In what is being called a victory for patients and consumers, the U.S. Food and Drug Administration (FDA) said that it is ending its "alternative summary reporting" program, which allowed medical device manufacturers to conceal reports of harm and malfunctions from the general public.
FDA Principal Deputy Commissioner Amy Abernethy, MD, PhD, and Director of the Center for Devices and Radiological Health Jeff Shuren, MD, announced the decision in a statement on increasing transparency about the safety of breast implants.

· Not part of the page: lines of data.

==> src/rtl/gpp_consts.vh <==
/*
 Constants of the general purpose parallel port: register selects,
 access operations, reset values and widths. Definitions only; included
 by the port and its synchroniser.
*/
`ifndef GPP_CONSTS_VH
`define GPP_CONSTS_VH

// Port width
`define GPP_WIDTH        16

// Register select codes
`define GPP_SEL_W        4
`define GPP_SEL_DIR      4'h0
`define GPP_SEL_LAT      4'h1
`define GPP_SEL_LEVEL    4'h2
`define GPP_SEL_ODRAIN   4'h3
`define GPP_SEL_ANALOG   4'h4
`define GPP_SEL_CNEN     4'h5
`define GPP_SEL_CNFLAG   4'h6
`define GPP_SEL_PULLUP   4'h7
`define GPP_SEL_PULLDN   4'h8

// Write operations: base, clear, set, invert companion
`define GPP_OP_W         2
`define GPP_OP_BASE      2'h0
`define GPP_OP_CLR       2'h1
`define GPP_OP_SET       2'h2
`define GPP_OP_INV       2'h3

// Reset values
`define GPP_RST_DIR      16'hffff
`define GPP_RST_ANALOG   16'hffff
`define GPP_RST_ZERO     16'h0000

// Synchroniser depth
`define GPP_SYNC_STAGES  2

`endif

==> src/rtl/gpp_port.v <==
/*
 General purpose parallel I/O port, 16 pins: direction, output latch,
 pin level read, open drain, analog select, weak pulls, change notice.
 Assumes a simple one-cycle register access port driven by core logic
 on core_clk, and pad cells outside that resolve pinOut/pinOe and pulls.
*/
// Function
// - Direction bit one makes the pin an input, zero an output driver.
// - After reset every pin is an input, all direction bits set.
// - Latch reads return stored latch; latch writes update the driving latch.
// - Pin level reads return sampled pins; writes there update the latch.
// - Open drain bit makes a driven one release the pin, low only.
// - Analog input needs analog and direction set; digital input needs analog clear.
// - Analog select resets to all ones, pins start in analog mode.
// - Output with analog set still drives the digital level.
// - Pin level read returns zero for analog input pins.
// - Change detection works in sleep with clocks stopped to wake the core.
// - Each pin has a change notice enable allowing its interrupt request.
// - Change flag tells whether pin changed since its last level read.
// - Each pin has separate weak pull-up and pull-down enables.
// - An active multiplexed peripheral owns the pin over general I/O unless its analog bit is set.
// - Clear, set, invert companions modify only bits written as one.
// - Companion reads return zero; only the base shows the result.
`timescale 1ns/1ns
`include "gpp_consts.vh"

module gpp_port (
    core_clk,
    sys_rst,
    regWrEn,
    regRdEn,
    regSel,
    regOp,
    regWrData,
    regRdData,
    changeNoticeOn,
    periphEn,
    periphOe,
    periphOut,
    periphIn,
    pinIn,
    pinOut,
    pinOe,
    analogInSel,
    pullUpOn,
    pullDownOn,
    changeIrq,
    sleepWake
);
    input  wire                    core_clk;
    input  wire                    sys_rst;
    input  wire                    regWrEn;
    input  wire                    regRdEn;
    input  wire [`GPP_SEL_W-1:0]   regSel;
    input  wire [`GPP_OP_W-1:0]    regOp;
    input  wire [`GPP_WIDTH-1:0]   regWrData;
    output wire [`GPP_WIDTH-1:0]   regRdData;
    input  wire                    changeNoticeOn;
    input  wire [`GPP_WIDTH-1:0]   periphEn;
    input  wire [`GPP_WIDTH-1:0]   periphOe;
    input  wire [`GPP_WIDTH-1:0]   periphOut;
    output wire [`GPP_WIDTH-1:0]   periphIn;
    input  wire [`GPP_WIDTH-1:0]   pinIn;
    output wire [`GPP_WIDTH-1:0]   pinOut;
    output wire [`GPP_WIDTH-1:0]   pinOe;
    output wire [`GPP_WIDTH-1:0]   analogInSel;
    output wire [`GPP_WIDTH-1:0]   pullUpOn;
    output wire [`GPP_WIDTH-1:0]   pullDownOn;
    output wire                    changeIrq;
    output wire                    sleepWake;

    reg  [`GPP_WIDTH-1:0] pinDirection_ff;
    reg  [`GPP_WIDTH-1:0] outputLatch_ff;
    reg  [`GPP_WIDTH-1:0] openDrainSelect_ff;
    reg  [`GPP_WIDTH-1:0] analogSelect_ff;
    reg  [`GPP_WIDTH-1:0] changeNoticeEnable_ff;
    reg  [`GPP_WIDTH-1:0] weakPullupEnable_ff;
    reg  [`GPP_WIDTH-1:0] weakPulldownEnable_ff;
    reg  [`GPP_WIDTH-1:0] changeNoticeFlags_ff;
    reg  [`GPP_WIDTH-1:0] levelRef_ff;
    reg  [`GPP_WIDTH-1:0] rdData_ff;
    reg  [`GPP_WIDTH-1:0] nxt_changeNoticeFlags;
    reg  [`GPP_WIDTH-1:0] nxt_rdData;
    wire [`GPP_WIDTH-1:0] pinSync;
    wire [`GPP_WIDTH-1:0] pinLevel;
    wire [`GPP_WIDTH-1:0] changeSeen;
    wire                  isBase;
    wire                  levelRead;

    // Base write, or clear/set/invert only where data bits are one
    function [`GPP_WIDTH-1:0] applyOp;
        input [`GPP_WIDTH-1:0] cur;
        input [`GPP_OP_W-1:0]  op;
        input [`GPP_WIDTH-1:0] d;
        begin
            case (op)
                `GPP_OP_CLR: applyOp = cur & ~d;
                `GPP_OP_SET: applyOp = cur | d;
                `GPP_OP_INV: applyOp = cur ^ d;
                default:     applyOp = d;
            endcase
        end
    endfunction

    // Pins resynchronised before any clocked use
    gpp_sync2 u_sync (
        .core_clk (core_clk),
        .sys_rst  (sys_rst),
        .asyncIn  (pinIn),
        .syncOut  (pinSync)
    );

    // Analog inputs read back as zero
    assign pinLevel = pinSync & ~(analogSelect_ff & pinDirection_ff);
    assign isBase    = (regOp == `GPP_OP_BASE);
    assign levelRead = regRdEn && isBase && (regSel == `GPP_SEL_LEVEL);

    // Configuration registers with companion operations
    always @(posedge core_clk or posedge sys_rst) begin
        if (sys_rst) begin
            pinDirection_ff       <= `GPP_RST_DIR;
            outputLatch_ff        <= `GPP_RST_ZERO;
            openDrainSelect_ff    <= `GPP_RST_ZERO;
            analogSelect_ff       <= `GPP_RST_ANALOG;
            changeNoticeEnable_ff <= `GPP_RST_ZERO;
            weakPullupEnable_ff   <= `GPP_RST_ZERO;
            weakPulldownEnable_ff <= `GPP_RST_ZERO;
        end else if (regWrEn) begin
            case (regSel)
                `GPP_SEL_DIR:
                    pinDirection_ff <= applyOp(pinDirection_ff, regOp, regWrData);
                `GPP_SEL_LAT, `GPP_SEL_LEVEL:
                    outputLatch_ff <= applyOp(outputLatch_ff, regOp, regWrData);
                `GPP_SEL_ODRAIN:
                    openDrainSelect_ff <= applyOp(openDrainSelect_ff, regOp, regWrData);
                `GPP_SEL_ANALOG:
                    analogSelect_ff <= applyOp(analogSelect_ff, regOp, regWrData);
                `GPP_SEL_CNEN:
                    changeNoticeEnable_ff <= applyOp(changeNoticeEnable_ff, regOp,
                        regWrData);
                `GPP_SEL_PULLUP:
                    weakPullupEnable_ff <= applyOp(weakPullupEnable_ff, regOp, regWrData);
                `GPP_SEL_PULLDN:
                    weakPulldownEnable_ff <= applyOp(weakPulldownEnable_ff, regOp,
                        regWrData);
                default: begin
                end
            endcase
        end
    end

    // Change since last level read; a new change beats the read's clear
    assign changeSeen = (pinLevel ^ levelRef_ff) & {`GPP_WIDTH{changeNoticeOn}};
    always @* begin
        nxt_changeNoticeFlags = changeNoticeFlags_ff;
        if (levelRead) begin
            nxt_changeNoticeFlags = `GPP_RST_ZERO;
        end
        nxt_changeNoticeFlags = nxt_changeNoticeFlags | changeSeen;
    end

    // Reference follows the pins; flags hold the history between reads
    always @(posedge core_clk or posedge sys_rst) begin
        if (sys_rst) begin
            levelRef_ff          <= `GPP_RST_ZERO;
            changeNoticeFlags_ff <= `GPP_RST_ZERO;
        end else begin
            levelRef_ff          <= pinLevel;
            changeNoticeFlags_ff <= nxt_changeNoticeFlags;
        end
    end

    // Read mux; companion selects read as zero
    always @* begin
        nxt_rdData = `GPP_RST_ZERO;
        if (isBase) begin
            case (regSel)
                `GPP_SEL_DIR:    nxt_rdData = pinDirection_ff;
                `GPP_SEL_LAT:    nxt_rdData = outputLatch_ff;
                `GPP_SEL_LEVEL:  nxt_rdData = pinLevel;
                `GPP_SEL_ODRAIN: nxt_rdData = openDrainSelect_ff;
                `GPP_SEL_ANALOG: nxt_rdData = analogSelect_ff;
                `GPP_SEL_CNEN:   nxt_rdData = changeNoticeEnable_ff;
                `GPP_SEL_CNFLAG: nxt_rdData = changeNoticeFlags_ff;
                `GPP_SEL_PULLUP: nxt_rdData = weakPullupEnable_ff;
                `GPP_SEL_PULLDN: nxt_rdData = weakPulldownEnable_ff;
                default:         nxt_rdData = `GPP_RST_ZERO;
            endcase
        end
    end

    // Read data registered, held until the next read
    always @(posedge core_clk or posedge sys_rst) begin
        if (sys_rst) begin
            rdData_ff <= `GPP_RST_ZERO;
        end else if (regRdEn) begin
            rdData_ff <= nxt_rdData;
        end
    end

    assign regRdData = rdData_ff;

    // Per-pin output driver and ownership
    genvar i;
    generate
        for (i = 0; i < `GPP_WIDTH; i = i + 1) begin : g_pin
            wire periphOwns;
            wire gpioDrive;
            assign periphOwns = periphEn[i] & ~analogSelect_ff[i];
            assign gpioDrive  = ~pinDirection_ff[i]
                              & ~(openDrainSelect_ff[i] & outputLatch_ff[i]);
            assign pinOe[i]   = periphOwns ? periphOe[i] : gpioDrive;
            assign pinOut[i]  = periphOwns ? periphOut[i]
                              : (outputLatch_ff[i] & ~openDrainSelect_ff[i]);
            assign periphIn[i]    = pinSync[i] & ~analogSelect_ff[i];
            assign analogInSel[i] = analogSelect_ff[i] & pinDirection_ff[i];
        end
    endgenerate

    assign pullUpOn   = weakPullupEnable_ff;
    assign pullDownOn = weakPulldownEnable_ff;

    // Interrupt request from enabled flags
    assign changeIrq = |(changeNoticeFlags_ff & changeNoticeEnable_ff);

    // Clockless wake: raw pins against the last seen levels
    assign sleepWake = changeNoticeOn
                     & |((pinIn ^ levelRef_ff) & changeNoticeEnable_ff
                         & ~(analogSelect_ff & pinDirection_ff));

endmodule // gpp_port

The alternative summary reporting was intended "to more efficiently review adverse events [AEs] for well-established risks but was not allowed for patient deaths and unusual, unique, or uncommon AEs," they explained. In the case of breast implants, those unique events included an increased risk for breast implant–associated anaplastic large cell lymphoma. The program, however, meant that those events were not made available in the FDA's public database for medical device reports, Manufacturer and User Facility Device Experience (MAUDE).
The alternative summary reporting program, which was established in 1997, was relatively obscure; the general public, forensic medical device experts, "and even a recent FDA commissioner were unaware of its existence," according to a Kaiser Health News investigation.

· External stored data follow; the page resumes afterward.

`src/rtl/asram_pkg.sv`:
```
// Constants for the asynchronous static memory controller.
// Assumes a 125 MHz system clock; times are in ns and converted here.
package asram_pkg;
    localparam int ADDR_W       = 18;
    localparam int DATA_W       = 4;
    localparam int CLK_PERIOD_NS = 8;
    // Device timing figures (slowest grade, ns)
    localparam int T_RC_NS      = 35;  // Read cycle time
    localparam int T_AA_NS      = 35;  // Address to data valid
    localparam int T_PWE_NS     = 25;  // Write strobe pulse width
    localparam int T_SD_NS      = 20;  // Data setup to write end
    localparam int T_HZWE_NS    = 10;  // Strobe low to high impedance
    localparam int T_HZOE_NS    = 10;  // Output enable high to high impedance
    // Least times round up to whole cycles
    localparam int RD_CYC   = (T_AA_NS + CLK_PERIOD_NS - 1) / CLK_PERIOD_NS + 1;
    localparam int WR_CYC   = (((T_PWE_NS > T_HZWE_NS + T_SD_NS) ? T_PWE_NS
                               : T_HZWE_NS + T_SD_NS) + CLK_PERIOD_NS - 1) / CLK_PERIOD_NS;
    localparam int TURN_CYC = (T_HZOE_NS + CLK_PERIOD_NS - 1) / CLK_PERIOD_NS;
    localparam int REC_CYC  = (T_RC_NS + CLK_PERIOD_NS - 1) / CLK_PERIOD_NS;
    localparam int CNT_W    = 4;
endpackage : asram_pkg

```
`src/rtl/asram_cycle_timer.sv`:
```
// Down counter that times the strobe, access, turnaround and recovery phases.
// Assumes the caller loads it with a count of at least one.
module asram_cycle_timer #(
    parameter int CNT_W = 4
) (
    input  wire logic             sys_clk,   // System clock
    input  wire logic             rst_n,     // Async reset, active low
    input  wire logic             load,      // Load a new count
    input  wire logic [CNT_W-1:0] load_val,  // Count to load
    output logic                  done       // High when count is zero
);
    logic [CNT_W-1:0] cnt_reg;

    // Count down to zero and hold
    always_ff @(posedge sys_clk or negedge rst_n) begin
        if (!rst_n) begin
            cnt_reg <= '0;
        end else if (load) begin
            cnt_reg <= load_val;
        end else if (cnt_reg != '0) begin
            cnt_reg <= cnt_reg - 1'b1;
        end
    end

    assign done = (cnt_reg == '0);
endmodule // asram_cycle_timer

```
`src/rtl/asram_ctrl.sv`:
```
// Controller that drives an asynchronous 256K x 4 static memory by its pins.
// Assumes a single-word request port and a separately controlled supply.
module asram_ctrl (
    input  wire logic                          sys_clk,    // System clock
    input  wire logic                          rst_n,      // Async reset, active low
    input  wire logic                          req_valid,  // Request present
    input  wire logic                          req_write,  // 1 write, 0 read
    input  wire logic [asram_pkg::ADDR_W-1:0]  req_addr,   // Word address
    input  wire logic [asram_pkg::DATA_W-1:0]  req_wdata,  // Write data
    input  wire logic                          retain_req, // Ask for supply retention
    output logic                               req_ready,  // Request taken this cycle
    output logic                               rsp_valid,  // Read data valid pulse
    output logic [asram_pkg::DATA_W-1:0]       rsp_rdata,  // Read data
    output logic                               retain_ok,  // Supply may be lowered
    output logic [asram_pkg::ADDR_W-1:0]       mem_addr,   // Address pins
    output logic                               mem_sel_n,  // Chip select, low active
    output logic                               mem_oe_n,   // Output enable, low active
    output logic                               mem_we_n,   // Write strobe, low active
    output logic [asram_pkg::DATA_W-1:0]       mem_dq_o,   // Data out
    output logic                               mem_dq_oe,  // Data out enable
    input  wire logic [asram_pkg::DATA_W-1:0]  mem_dq_i    // Data in
);
    typedef enum logic [2:0] {
        ST_IDLE, ST_RD_ADDR, ST_RD_WAIT, ST_RD_TURN, ST_WR_STRB, ST_WR_END, ST_RETAIN, ST_RECOVER
    } asram_state_type;

    typedef struct packed {
        asram_state_type                  state;
        logic [asram_pkg::ADDR_W-1:0]     addr;
        logic                             sel_n;
        logic                             oe_n;
        logic                             we_n;
        logic [asram_pkg::DATA_W-1:0]     dq_o;
        logic                             dq_oe;
        logic                             ready;
        logic                             rvalid;
        logic [asram_pkg::DATA_W-1:0]     rdata;
        logic                             retain;
    } asram_regs_type;

    asram_regs_type r_reg, r_next;
    logic                           tmr_load;
    logic [asram_pkg::CNT_W-1:0]    tmr_val;
    logic                           tmr_done;

    // Phase timer
    asram_cycle_timer #(.CNT_W(asram_pkg::CNT_W)) asram_cycle_timer_i (
        .sys_clk  (sys_clk),
        .rst_n    (rst_n),
        .load     (tmr_load),
        .load_val (tmr_val),
        .done     (tmr_done)
    );

    // Next-state logic for the pin sequencer
    always_comb begin
        r_next        = r_reg;
        r_next.ready  = 1'b0;
        r_next.rvalid = 1'b0;
        tmr_load      = 1'b0;
        tmr_val       = '0;
        case (r_reg.state)
            ST_IDLE: begin
                r_next.sel_n = 1'b1;
                r_next.oe_n  = 1'b1;
                r_next.we_n  = 1'b1;
                r_next.dq_oe = 1'b0;
                if (retain_req) begin
                    r_next.state  = ST_RETAIN;
                    r_next.retain = 1'b1;
                end else if (req_valid && !r_reg.ready) begin
                    r_next.ready = 1'b1;
                    r_next.addr  = req_addr;
                    if (req_write) begin
                        r_next.dq_o  = req_wdata;
                        r_next.dq_oe = 1'b1;
                        r_next.sel_n = 1'b0;
                        r_next.we_n  = 1'b0;
                        r_next.state = ST_WR_STRB;
                        tmr_load     = 1'b1;
                        tmr_val      = asram_pkg::CNT_W'(asram_pkg::WR_CYC - 1);
                    end else begin
                        r_next.state = ST_RD_ADDR;
                    end
                end
            end
            ST_RD_ADDR: begin
                r_next.sel_n = 1'b0;
                r_next.oe_n  = 1'b0;
                r_next.dq_oe = 1'b0;
                r_next.state = ST_RD_WAIT;
                tmr_load     = 1'b1;
                tmr_val      = asram_pkg::CNT_W'(asram_pkg::RD_CYC - 1);
            end
            ST_RD_WAIT: begin
                if (tmr_done) begin
                    r_next.rdata  = mem_dq_i;
                    r_next.rvalid = 1'b1;
                    r_next.sel_n  = 1'b1;
                    r_next.oe_n   = 1'b1;
                    r_next.state  = ST_RD_TURN;
                    tmr_load      = 1'b1;
                    tmr_val       = asram_pkg::CNT_W'(asram_pkg::TURN_CYC);
                end
            end
            ST_RD_TURN: begin
                if (tmr_done) begin
                    r_next.state = ST_IDLE;
                end
            end
            ST_WR_STRB: begin
                if (tmr_done) begin
                    // Strobe and select rise together; data held one more cycle
                    r_next.we_n  = 1'b1;
                    r_next.sel_n = 1'b1;
                    r_next.state = ST_WR_END;
                end
            end
            ST_WR_END: begin
                r_next.dq_oe = 1'b0;
                r_next.state = ST_IDLE;
            end
            ST_RETAIN: begin
                r_next.sel_n = 1'b1;
                if (!retain_req) begin
                    r_next.retain = 1'b0;
                    r_next.state  = ST_RECOVER;
                    tmr_load      = 1'b1;
                    tmr_val       = asram_pkg::CNT_W'(asram_pkg::REC_CYC);
                end
            end
            ST_RECOVER: begin
                if (tmr_done) begin
                    r_next.state = ST_IDLE;
                end
            end
            default: begin
                r_next.state = ST_IDLE;
            end
        endcase
    end

    // State register
    always_ff @(posedge sys_clk or negedge rst_n) begin
        if (!rst_n) begin
            r_reg       <= '0;
            r_reg.state <= ST_IDLE;
            r_reg.sel_n <= 1'b1;
            r_reg.oe_n  <= 1'b1;
            r_reg.we_n  <= 1'b1;
        end else begin
            r_reg <= r_next;
        end
    end

    // Every output comes straight from the state register
    assign req_ready = r_reg.ready;
    assign rsp_valid = r_reg.rvalid;
    assign rsp_rdata = r_reg.rdata;
    assign retain_ok = r_reg.retain;
    assign mem_addr  = r_reg.addr;
    assign mem_sel_n = r_reg.sel_n;
    assign mem_oe_n  = r_reg.oe_n;
    assign mem_we_n  = r_reg.we_n;
    assign mem_dq_o  = r_reg.dq_o;
    assign mem_dq_oe = r_reg.dq_oe;
endmodule // asram_ctrl

```
`config.mk`:
```
export PLATFORM = sky130hd
export DESIGN_NAME = asram_ctrl
export DESIGN_NICKNAME = d
export VERILOG_FILES = /design/src/rtl/asram_pkg.sv /design/src/rtl/asram_cycle_timer.sv /design/src/rtl/asram_ctrl.sv
export SDC_FILE = /design/constraint.sdc
export NUM_CORES = 1
export LEC_CHECK = 0
export ABC_AREA = 1
export BUFFER_PORTS_ARGS = -buffer_cell sky130_fd_sc_hd__buf_4
export CORE_MARGIN = 5
export CORE_UTILIZATION = 40
export CTS_CLUSTER_DIAMETER = 120
export CTS_CLUSTER_SIZE = 40
export DETAILED_ROUTE_END_ITERATION = 8
export PLACE_DENSITY_LB_ADDON = 0.2
export SKIP_CTS_REPAIR_TIMING = 1
export SLEW_MARGIN = 20
export SYNTH_ARGS = -nofsm -noshare
export SYNTH_HDL_FRONTEND = slang
export SYNTH_SLANG_ARGS = --single-unit
```
`constraint.sdc`:
```
create_clock -name sys_clk -period 1.5 [get_ports sys_clk]
set_clock_uncertainty 0.15 [all_clocks]
set_input_delay 0.15 -clock sys_clk [delete_from_list [all_inputs] [get_ports sys_clk]]
set_output_delay 0.15 -clock sys_clk [all_outputs]
set_load 0.05 [all_outputs]
```
==> results.json <==
{
  "route.detailed.drc": 0,
  "synth_area_um2": 2010,
  "synthTopCellsByCount": "nand2_1, dfrtp_1, buf_4, inv_1, nor2_1",
  "switching_power_uw": 3360,
  "cts_tree": "done",
  "min_path_type": "input pin to register",
  "final-hold-violation-count": 0,
  "swShare_pct": 48.8,
  "postPlaceCellArea_um2": 2430,
  "p_per_area_nw_per_um2": 2340,
  "fin_crit_ns": 1.47,
  "first_pass_iters": 4,
  "routed_wl_mm": 4.67,
  "antenna_found_initial": 0,
  "synth_most_common_cell": "nand2_1",
  "start_util_pct": 41.7,
  "dp.cells": 347,
  "max_freq_mhz": 678,
  "synth_ff_type": "dfrtp_1",
  "synthToLayoutAreaGrowth_pct": 46.2,
  "gp_congestion": 0.884,
  "critPathRequiredTime_ns": 1.53,
  "max-cap-violations": 0,
  "crit_fanout": 5,
  "final_cells": 389,
  "yosys.area.top_type": "dfrtp_1",
  "period_share_pct": 98.3,
  "io_buffers": 63,
  "drtIter0Drc": 74,
  "via_per_inst": 4.39,
  "cts_sinks": 40,
  "outcome": "completed",
  "die_area_um2": 6540,
  "grt_usage_pct": 14.0,
  "fp.dieH_um": 80.9,
  "arrival_ns": 1.51,
  "avgSynthCellArea_um2": 8.56,
  "drive_gt1_share_pct": 41.0,
  "worstSkewPairLatency_ns": 0.29,
  "synth-edff-count": 0,
  "reg2reg_depth": 8,
  "overflow": 0,
  "largest_register_ffs": 18,
  "ys_warn_count": 0,
  "cts-buffers-inserted": 5,
  "synth_cell_types": 29,
  "pwr-share-comb_pct": 59.6,
  "n_antenna_cell": 0,
  "core_area_um2": 4820,
  "dieWidth_um": 80.9,
  "row_count": 25,
  "crit_type": "register to register",
  "clkTransAtPathRegs_ns": 0.08,
  "ios": 64,
  "pwr-share-clk_pct": 12.9,
  "endpoint_kind": "register",
  "stdcell_area_um2": 2940,
  "p_leak_uw": 0.00154,
  "slew-limit-headroom_pct": 67.1,
  "grt_pass1_wl_mm": 7.15,
  "netlist_instances": 235,
  "synth-seq-cells": 40,
  "final_nets": 353,
  "synth_top_cells_by_area": "dfrtp_1, nand2_1, buf_4",
  "final_antenna_net_count": 0,
  "grt_start_max_net_pins": 41,
  "dp.final_hpwl_mm": 3.10,
  "setup_viol": 0,
  "clockRootBuffer": "clkbuf_8",
  "p_int_uw": 3520,
  "wl_per_cell_um": 12.0,
  "tightest_slew_ns": 0.494,
  "rsz0062_at_grt": "true",
  "cts.path.max_buffers": 2,
  "yosysTopAreaCellShare_pct": 46.0,
  "hold_path_depth": 3,
  "synth-async-reset-ratio_pct": 100,
  "grt_pass1_vias": 1562,
  "cp-start-kind": "register",
  "seqPwrFrac_pct": 27.5,
  "synthesis.nets": 267,
  "ir_worst_vdd_uv": 1010,
  "ys_seq_area_share_pct": 50.0,
  "slew_viol_final": 0,
  "htree_levels": 2,
  "vias": 1709
}
==> stage by stage <==
| step | total power [uW] | utilization, % | setup slack (ns) | hold slack [ns] | TNS [ns] |
|---|---|---|---|---|---|
| final | 6880 | 61.0 | 0.0258 | 0.0149 | 0 |
| after floorplan | 4940 | - | 0.00185 | -0.296 | 0 |
| after CTS | 6500 | 52.7 | -0.0325 | -0.314 | -0.0607 |
| after global routing | 7340 | 61.0 | -0.0650 | 0.0189 | -0.344 |
| after global placement | 5570 | 50.4 | 0.0164 | 0.00707 | 0 |
| after detailed placement | 5600 | 50.4 | -0.0230 | 0.00699 | -0.0412 |
==> placed cells by master, fill, tap and decap left out <==
| cell type | Yosys | layout |
|---|---|---|
| a21boi_1 | 1 | 1 |
| a21oi_2 | 0 | 1 |
| buf_4 | 27 | 81 |
| buf_6 | 3 | 1 |
| bufinv_16 | 0 | 1 |
| clkbuf_8 | 0 | 5 |
| clkinv_2 | 0 | 1 |
| clkinvlp_4 | 0 | 1 |
| dfrtp_1 | 37 | 35 |
| dfrtp_2 | 0 | 2 |
| dfstp_2 | 3 | 3 |
| dlygate4sd3_1 | 0 | 28 |
| ha_4 | 0 | 1 |
| inv_1 | 14 | 12 |
| inv_2 | 4 | 5 |
| inv_4 | 0 | 1 |
| nand2_1 | 94 | 89 |
| nand2_2 | 2 | 6 |
| nand2_4 | 0 | 1 |
| nand3_1 | 8 | 6 |
| nand3_2 | 1 | 3 |
| nand3_4 | 1 | 1 |
| nand4_1 | 2 | 2 |
| nor2_1 | 11 | 6 |
| nor2_2 | 1 | 5 |
| nor2_4 | 4 | 5 |
| nor3_1 | 3 | 2 |
| nor3_2 | 0 | 1 |
| o211ai_1 | 1 | 1 |
| o21ai_0 | 4 | 3 |
| o21ai_1 | 1 | 1 |
| o21ai_2 | 5 | 6 |
| o22ai_1 | 1 | 1 |
| o31a_2 | 1 | 1 |
| o32ai_1 | 1 | 1 |
| xnor2_1 | 1 | 1 |
| xor2_1 | 1 | 1 |
==> layer usage <==
| metal | wire, um | up-vias | GRT usage, % |
|---|---|---|---|
| met5 | 0 | - | 0 |
| met4 | 57 | 0 | 4.56 |
| met3 | 244 | 5 | 3.66 |
| met2 | 2300 | 41 | 23.2 |
| met1 | 2070 | 787 | 17.6 |
| li1 | - | 876 | - |
==> layout make-up <==
| type | instances | area [um2] |
|---|---|---|
| multi-input cells | 146 | 767 |
| well taps | 67 | 83.8 |
| fillers | 423 | 1880 |
| clock buffers | 5 | 68.8 |
| inverters | 18 | 70.1 |
| clock inverters | 3 | 42.5 |
| repair buffers | 110 | 900 |
| flip-flops and latches | 40 | 1010 |
==> cells by family after synthesis <==
logic type	count (synthesis)	synth area share (%)
flops	40	50.0
simple gates	127	27.5
fa+ha+maj	1	0.622
compound gates	16	5.66
buf+inv	49	15.4
xor+xnor	2	0.871
==> critical path, cell delays in order (launching register included) <==
cell and delay, ns:
dfrtp_1 0.42, nor2_4 0.15, inv_2 0.07, nor2_4 0.16, nand2_1 0.10, nand2_2 0.10
nand3_2 0.09, nand2_1 0.07, nand2_1 0.05
==> power groups by stage <==
stage | combinational (uW) | clock, uW | sequential (uW)
6_report | 4100 | 889 | 1890
2_1_floorplan | 2870 | 0 | 2070
4_1_cts | 3700 | 912 | 1880
5_1_grt | 4420 | 959 | 1970
3_3_place_gp | 3680 | 0 | 1890
3_5_place_dp | 3700 | 0 | 1900
==> path summary, 6_finish.rpt <==
path / startpoint / end / slack, ns
max: r_reg[34]$_DFFE_PN0P_ / asram_cycle_timer_i.cnt_reg[0]$_DFFE_PN0P_ / 0.03
min: retain_req / retain_ok$_DFFE_PN0P_ / 0.01
max reg2reg: r_reg[34]$_DFFE_PN0P_ / asram_cycle_timer_i.cnt_reg[0]$_DFFE_PN0P_ / 0.03
min reg2reg: mem_sel_n$_DFFE_PN1P_ / mem_sel_n$_DFFE_PN1P_ / 0.32
max in group asynchronous: rst_n / r_reg[33]$_DFFE_PN0P_ / 0.61
min in group asynchronous: rst_n / mem_addr[5]$_DFFE_PN0P_ / 0.22
Power figures use the tool's default switching activity.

An FDA spokesperson told Kaiser Health News that this recent action is a culmination of efforts to improve transparency that began in mid-2017, when the agency revoked reporting exemptions for saline breast implants and intra-aortic balloon pumps. The FDA also announced it is ending alternative summary reporting exemptions for manufacturers of implantable cardiac defibrillators, pacemakers, and tooth implants.
Going forward, medical device manufacturers will be required to file individual reports, describing each case of patient harm related to a medical device, in MAUDE.